Implementación de un protocolo para la identificación de la toxina de Vibrio cholerae

Implementation of a protocol for the identification of Vibrio cholerae

Arévalo, Z.¹; Clavijo, A. M.²; Rolo, de M.²; Álvarez, M.³; Conroy, D.⁴; Infante, D.² y Santander, J.²

1.Magister Scienciarum en Microbiología, Laboratorio Delgado-Launois, Clínica Lugo, Maracay, Edo. Aragua, Venezuela.
2.Sanidad Animal- CENIAP- INIA.. Maracay, Edo. Aragua, Venezuela.
3.Laboratorio Genomik, Maracay, Edo. Aragua, Venezuela.
4.FARMAFISH. Maracay, Edo. Aragua, Venezuela.

Resumen
     Vibrio cholerae produce una potente toxina codificada por dos genes: el operón ctxAB. Los estudios epidemiológicos han sido limitados por las técnicas fenotípicas; por ello es necesario establecer un protocolo para la detección del gen de la subunidad A (ctxA), que codifica la toxina de Vibrio cholerae, para lo cual se realizaron caracterizaciones genéticas de 24 aislados de la familia Vibrionaceae obtenidos del cepario del Laboratorio de Bacteriología de Sanidad Animal-CENIAP-INIA, que provienen de lisas, tilapias y cachamas. Se siguió la metodología recomendada por Fields et al. (1992) con modificaciones, siendo la secuencia de los iniciadores: 5'-GGGCAGATTCT AGACCTCCTG-3' y 5'-CGATGATC TTGGAGCATTCCCAC-3'. Los aislados de Vibrio cholerae no 01 analizados no poseen la toxina colérica. La investigación de la toxina colérica en aislados ambientales es necesaria, ya que en los peces en los que fueron aislados son de consumo humano, lo que constituye un riesgo en salud pública.

Abstract
     Vibrio cholerae produces a powerful toxin coded by two genes: the operon ctxAB. Epidemiology studies have been limited by phenotypic techniques; from this it is necessary to establish a protocol for detection of the gene of subunity A (ctxA) that codes Vibrio cholerae toxin for which it was done genetic characterizations of 24 isolates of the Vibrionaceae family gotten from isolates of Bacteriology Laboratory of Sanidad Animal- CENIAP-INIA, from lisas, tilapias and cachamas. It was followed the methodology recommended by Fields et al. (1992) with modifications; this are the sequences of these primers 5'-CGGGCAGATTCTAGAC CTCCTG-3' y 5'-CGATGATCTTG GAGCATTCCCAC-3'. The not-O1 Vibrio cholerae isolates studied do not have the choleric toxin. Investigations about choleric toxin on environment isolates is necessary since isolates studied were gotten from físhes for human consumption which constitutes a public health risk.

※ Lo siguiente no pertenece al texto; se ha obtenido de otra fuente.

== 02-17 ==
Design computing_core, start of the top module:
module computing_core(
clk,rst,
load_done,
activate0,
activate1,
activate2,
weight0,
weight1,
weight2,
weight3,
out_psum0,
out_psum1,
out_psum2,
out_psum3,
out_psum_vld
    );
    parameter WIDTH = 8;
    input  wire                 clk,rst,load_done;
    input  wire  [9*WIDTH-1:0]   weight0,weight1,weight2,weight3;
    input  wire [3*WIDTH-1:0]   activate0;
    input  wire [3*WIDTH-1:0]   activate1;
    input  wire [3*WIDTH-1:0]   activate2;
    output wire [WIDTH-1:0]     out_psum0;
    output wire [WIDTH-1:0]     out_psum1;
    output wire [WIDTH-1:0]     out_psum2;
    output wire [WIDTH-1:0]     out_psum3;
    output wire                 out_psum_vld;
    wire [3:0]      psum_vld;
    assign out_psum_vld = psum_vld[0] & psum_vld[1] & psum_vld[2] & psum_vld[3];
    pcore #(.WIDTH(WIDTH))p0(.clk(clk), .rst(rst), .in_update(load_done),
            .activate2(activate0),
            .activate1(activate1),
            .activate0(activate2),
            .weight2({weight0[64+:8], weight0[56+:8], weight0[48+:8]}),
            .weight1({weight0[40+:8], weight0[32+:8], weight0[24+:8]}),
            .weight0({weight0[16+:8], weight0[8+:8],  weight0[0+:8]}),
            .out_psum(out_psum0), .out_psum_vld(psum_vld[0]));
    pcore #(.WIDTH(WIDTH))p1(.clk(clk), .rst(rst), .in_update(load_done),
            .activate2(activate0),
            .activate1(activate1),
            .activate0(activate2),
            .weight2({weight1[64+:8], weight1[56+:8], weight1[48+:8]}),
            .weight1({weight1[40+:8], weight1[32+:8], weight1[24+:8]}),
            .weight0({weight1[16+:8], weight1[8+:8] , weight1[0+:8]}),
  ...
Size: ~9100 cells after synthesis, about 1300 flip-flops, roughly 74000 um2 of cells after synthesis.
export LEC_CHECK = 0
export ABC_AREA = 1
export CAP_MARGIN = 20
export CORE_ASPECT_RATIO = 1.05
export CORE_MARGIN = 2
export CORE_UTILIZATION = 48
export CTS_CLUSTER_DIAMETER = 340
export CTS_CLUSTER_SIZE = 10
export GPL_ROUTABILITY_DRIVEN = 1
export GPL_TIMING_DRIVEN = 0
export PLACE_DENSITY_LB_ADDON = 0.18
export SLEW_MARGIN = 5
create_clock -name core_clock -period 6.5 [get_ports {clk}]
run.sh (not shown) runs the stock make flow with config.mk's settings and CLKGATE_MAP_FILE=.
### 02-17 -> 10-19
- a deleted GPL_TIMING_DRIVEN that had been 0
- a deleted PLACE_DENSITY_LB_ADDON that had been 0.18
- a change of SLEW_MARGIN from 5 to 20
- a deleted ABC_AREA that had been 1
- a deleted CTS_CLUSTER_SIZE that had been 10
- a deleted CORE_ASPECT_RATIO that had been 1.05
- a change of CORE_UTILIZATION from 48 to 40
- a deleted CTS_CLUSTER_DIAMETER that had been 340
- a deleted GPL_ROUTABILITY_DRIVEN that had been 1
- a change of the clock period (ns, I/O delays scaled along) from 6.5 to 6.24
--- outcome ---
Number of signal-net inverters in the final layout, 10-19 vs 02-17: down by more than half. 10-19 ended with less area after synthesis than 02-17. Re fraction of area in registers: 10-19 is 1.6 points up on 02-17. Changes observed in 10-19 relative to 02-17: share of total power in sequential cells decreased by 1.9 points relative to the old numbers; number of tapcells increased by 299 relative to the old numbers.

Palabras-clave: Protocolo, toxina, Vibrio cholerae.

Introducción

     Vibrio cholerae es importante causa de cólera en los humanos, causando formas severas como diarrea profusa, vómitos y dolores musculares. La transmisión de este organismo está asociado al consumo de alimentos contaminados y, con frecuencia, de aguas contaminadas y por transmisión de persona a persona. La patogenicidad del cólera es principalmente asociada con su capacidad para producir la toxina colérica (CT) codificada por dos genes que forman el operon ctxAB. La toxina colérica es el principal determinante de la virulencia de V. cholerae O1. No obstante, la mayoría de las cepas de V. cholerae O1 aisladas del ambiente no producen CT, pero poseen el potencial genético para producirlo, pero algunas cepas de V. cholerae no O1 pueden producir CT. Sólo los aislados de V. cholerae O1 que producen CT han sido asociados con epidemias y pandemias en el pasado. La producción de CT es un importante marcador para identificar aislados que potencialmente son capaces de causar epidemias. Los estudios epidemiológicos han sido limitados por las técnicas fenotípicas; por ello es necesario conocer también cuáles son las cepas toxigénicas, lo cual precisa el uso de sistemas de tipificación, siendo descrito el empleo de técnicas poderosas como la PCR.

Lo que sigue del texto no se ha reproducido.